Edwin L. Aguirre
A team of researchers led by Dr. Garth Hall, an associate professor in biology at UMass Lowell, has found a new mechanism by which tau - a key protein associated with Alzheimer’s disease - can spread within the human brain. Their work has also provided a new explanation of how tau can appear in the blood and cerebrospinal fluid (CSF) of Alzheimer’s patients, giving new hope that this disease may someday be cured.
Hall, who has spent the better part of 20 years studying Alzheimer’s on the cellular level using larval sea lampreys as a model system, says that his team has discovered two different ways in which tau, a normal human protein that becomes toxic in Alzheimer’s disease, is secreted by neurons, or brain cells. He says this might explain how tau-containing lesions seem to propagate between adjacent, interconnected parts of the brain during the development of the disease. Up until very recently, it has been universally assumed by scientists that tau is never secreted or transferred between neurons at all, and that CSF-tau only appears after many neurons have died and irreversible harm has been done to the brain.
“The fact that tau secretion can occur via two distinct mechanisms strongly indicates that it is biologically ‘real’ and is not just tau protein leaking out of dead neurons,” says Hall. “The fact that it occurs in a pattern that reproduces what is seen in the CSF of Alzheimer’s patients holds out hope that patients in early stages of the disease might someday be cured.”
He adds, “If we can distinguish secreted tau from tau that is released from dying neurons in CSF samples, then maybe we can diagnose Alzheimer’s in time to stop the disease before the neurons die.”
Hall, together with graduate student WonHee Kim and UMass Lowell, has filed a provisional patent application in connection with a novel approach to the early diagnosis of Alzheimer’s that is based on their studies of tau secretion.

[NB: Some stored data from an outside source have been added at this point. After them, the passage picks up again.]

===== config.mk =====
export PLATFORM = sky130hd
export DESIGN_NAME = branch_predictor
export DESIGN_NICKNAME = d
export VERILOG_FILES = /design/src/rtl/branch_predictor_pkg.sv /design/src/rtl/bp_counter.sv /design/src/rtl/branch_predictor.sv
export SDC_FILE = /design/constraint.sdc
export NUM_CORES = 2
export LEC_CHECK = 0
export CAP_MARGIN = 40
export CORE_MARGIN = 2
export CORE_UTILIZATION = 65
export CTS_CLUSTER_SIZE = 28
export DETAILED_ROUTE_END_ITERATION = 7
export PLACE_DENSITY_LB_ADDON = 0.15
export SLEW_MARGIN = 40
export SYNTH_ARGS = -nofsm -noshare
export SYNTH_HDL_FRONTEND = slang
export SYNTH_SLANG_ARGS = --single-unit

===== constraint.sdc =====
create_clock -name clk -period 20.4 [get_ports clk]
set_input_delay 4.08 -clock clk [delete_from_list [all_inputs] [get_ports clk]]
set_output_delay 4.08 -clock clk [all_outputs]
set_load 0.005 [all_outputs]

===== src/rtl/branch_predictor_pkg.sv =====
// Shared definitions for the NaiveMIPS branch predictor: address width and
// 2-bit counter encodings.
package branch_predictor_pkg;

  localparam int W_ADDR = 32;

  typedef enum logic [1:0] {
    BP_SNT = 2'b00,
    BP_WNT = 2'b01,
    BP_WT  = 2'b10,
    BP_ST  = 2'b11
  } bp_ctr_e;

  // Fresh allocations start weakly taken; reset leaves every counter weakly not-taken.
  localparam bp_ctr_e BP_CTR_INIT = BP_WT;
  localparam bp_ctr_e BP_CTR_RST  = BP_WNT;

endpackage


===== src/rtl/bp_counter.sv =====
// 2-bit saturating counter next-state logic used on the predictor update path.
module bp_counter
  import branch_predictor_pkg::*;
(
  input  logic [1:0] ctr,
  input  logic       taken,
  output logic [1:0] ctr_next
);

  always_comb begin
    ctr_next = ctr;
    if (taken) begin
      if (ctr != BP_ST) ctr_next = ctr + 2'd1;
    end else begin
      if (ctr != BP_SNT) ctr_next = ctr - 2'd1;
    end
  end

endmodule


===== src/rtl/branch_predictor.sv =====
// Direct-mapped tagged branch predictor: combinational lookup in IF, training from ID.
// Define BP_GSHARE_EN to XOR the index with a global history register (gshare).
module branch_predictor
  import branch_predictor_pkg::*;
#(
  parameter int ENTRIES = 64,
  parameter int TAG_W   = 8,
  parameter int GHR_W   = 6
) (
  input  logic                       clk,
  input  logic                       rst,
  input  logic [W_ADDR-1:0]          lookup_pc,
  output logic                       pred_taken,
  output logic [W_ADDR-1:0]          pred_addr,
  output logic [$clog2(ENTRIES)-1:0] pred_idx,
  input  logic                       upd_en,
  input  logic [W_ADDR-1:0]          upd_pc,
  input  logic [$clog2(ENTRIES)-1:0] upd_idx,
  input  logic                       upd_taken,
  input  logic [W_ADDR-1:0]          upd_addr
);

  localparam int IDX_W  = $clog2(ENTRIES);
  localparam int TAG_LO = IDX_W + 2;

  // Flop arrays rather than block RAM: the lookup is read asynchronously.
  logic              valid_reg  [ENTRIES];
  logic [1:0]        ctr_reg    [ENTRIES];
  logic [TAG_W-1:0]  tag_reg    [ENTRIES];
  logic [W_ADDR-1:0] target_reg [ENTRIES];

  logic [IDX_W-1:0] lookup_idx;
  logic [TAG_W-1:0] lookup_tag;
  logic [TAG_W-1:0] upd_tag;
  logic             lookup_hit;
  logic             upd_hit;
  logic [1:0]       ctr_next;
  logic             unused_bits;

`ifdef BP_GSHARE_EN
  logic [GHR_W-1:0] ghr_reg;

  always_ff @(posedge clk or posedge rst) begin
    if (rst) begin
      ghr_reg <= '0;
    end else if (upd_en) begin
      ghr_reg <= {ghr_reg[GHR_W-2:0], upd_taken};
    end
  end

  assign lookup_idx = lookup_pc[IDX_W+1:2] ^ IDX_W'(ghr_reg);
`else
  localparam int GHR_W_UNUSED = GHR_W;

  assign lookup_idx = lookup_pc[IDX_W+1:2];
`endif

  assign lookup_tag = lookup_pc[TAG_LO+TAG_W-1:TAG_LO];
  assign upd_tag    = upd_pc[TAG_LO+TAG_W-1:TAG_LO];

  assign lookup_hit = valid_reg[lookup_idx] && (tag_reg[lookup_idx] == lookup_tag);
  assign pred_taken = lookup_hit && ctr_reg[lookup_idx][1];
  assign pred_addr  = pred_taken ? target_reg[lookup_idx] : lookup_pc + 32'd4;
  assign pred_idx   = lookup_idx;

  // The update index comes from the pipeline, so it already includes any history hashing.
  assign upd_hit = valid_reg[upd_idx] && (tag_reg[upd_idx] == upd_tag);

  // PC bits outside the index/tag fields never affect the table.
  assign unused_bits = ^upd_pc;

  bp_counter u_counter (
    .ctr      (ctr_reg[upd_idx]),
    .taken    (upd_taken),
    .ctr_next (ctr_next)
  );

  always_ff @(posedge clk or posedge rst) begin
    if (rst) begin
      for (int i = 0; i < ENTRIES; i++) begin
        valid_reg[i] <= 1'b0;
        ctr_reg[i]   <= BP_CTR_RST;
      end
    end else if (upd_en) begin
      if (upd_hit) begin
        ctr_reg[upd_idx] <= ctr_next;
      end else if (upd_taken) begin
        valid_reg[upd_idx] <= 1'b1;
        ctr_reg[upd_idx]   <= BP_CTR_INIT;
      end
    end
  end

  // Tag and target are qualified by valid, so they carry no reset.
  always_ff @(posedge clk) begin
    if (upd_en && upd_taken) begin
      tag_reg[upd_idx]    <= upd_tag;
      target_reg[upd_idx] <= upd_addr;
    end
  end

endmodule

Alzheimer’s is the most common form of dementia. It’s a degenerative and terminal brain disorder that typically afflicts people older than 60 years, seriously diminishing their memory, thinking and ability to carry out daily activities and placing great burden on their families and caregivers. So far, there is no known cure for Alzheimer’s.
According to the Alzheimer’s Association, as many as 5.3 million people in the United States are living with the disease. It is the seventh leading cause of death among seniors. “The direct and indirect costs of Alzheimer’s and other dementias to Medicare, Medicaid and businesses amount to more than $148 billion each year,” the association’s website reports.
Alzheimer’s is considered a tauopathy (disorder involving tau) due to the abnormal aggregation of tau protein. Tau develops tangled neurofibrillary filaments or threads that result first in malfunctions in biochemical communications between the neurons and later, in the death of these brain cells. By injecting human tau directly into the lampreys’ brain, Hall and his team were able to replicate tau-induced breakdown of the neurons and show how tau-containing lesions are secreted and transferred between neurons and the surrounding cell spaces. They also showed that the same process occurred in human neuronal cell lines in culture.
The team described their findings this February in Volume 19, Issue 2 of the Journal of Alzheimer’s Disease, an international multidisciplinary publication that aims to facilitate progress in understanding the etiology, pathogenesis, epidemiology, genetics, behavior, treatment and psychology of Alzheimer’s disease.
Hall’s team includes three graduate students, four undergraduate students and a postdoctoral fellow in the Center for Cellular Neuroscience and Neurodegeneration Research in the Biology Department at UMass Lowell. Kim and post-doctoral student Sangmook Lee were co-authors of the paper, as was Prof. Gloria Lee of the University of Iowa’s Carver College of Medicine, who has been a longtime collaborator with Hall.
“Our results ... provide a novel conceptual and experimental basis for studying the mechanisms of interneural propagation and toxicity in human neurogenerative disease,” the team wrote in the paper.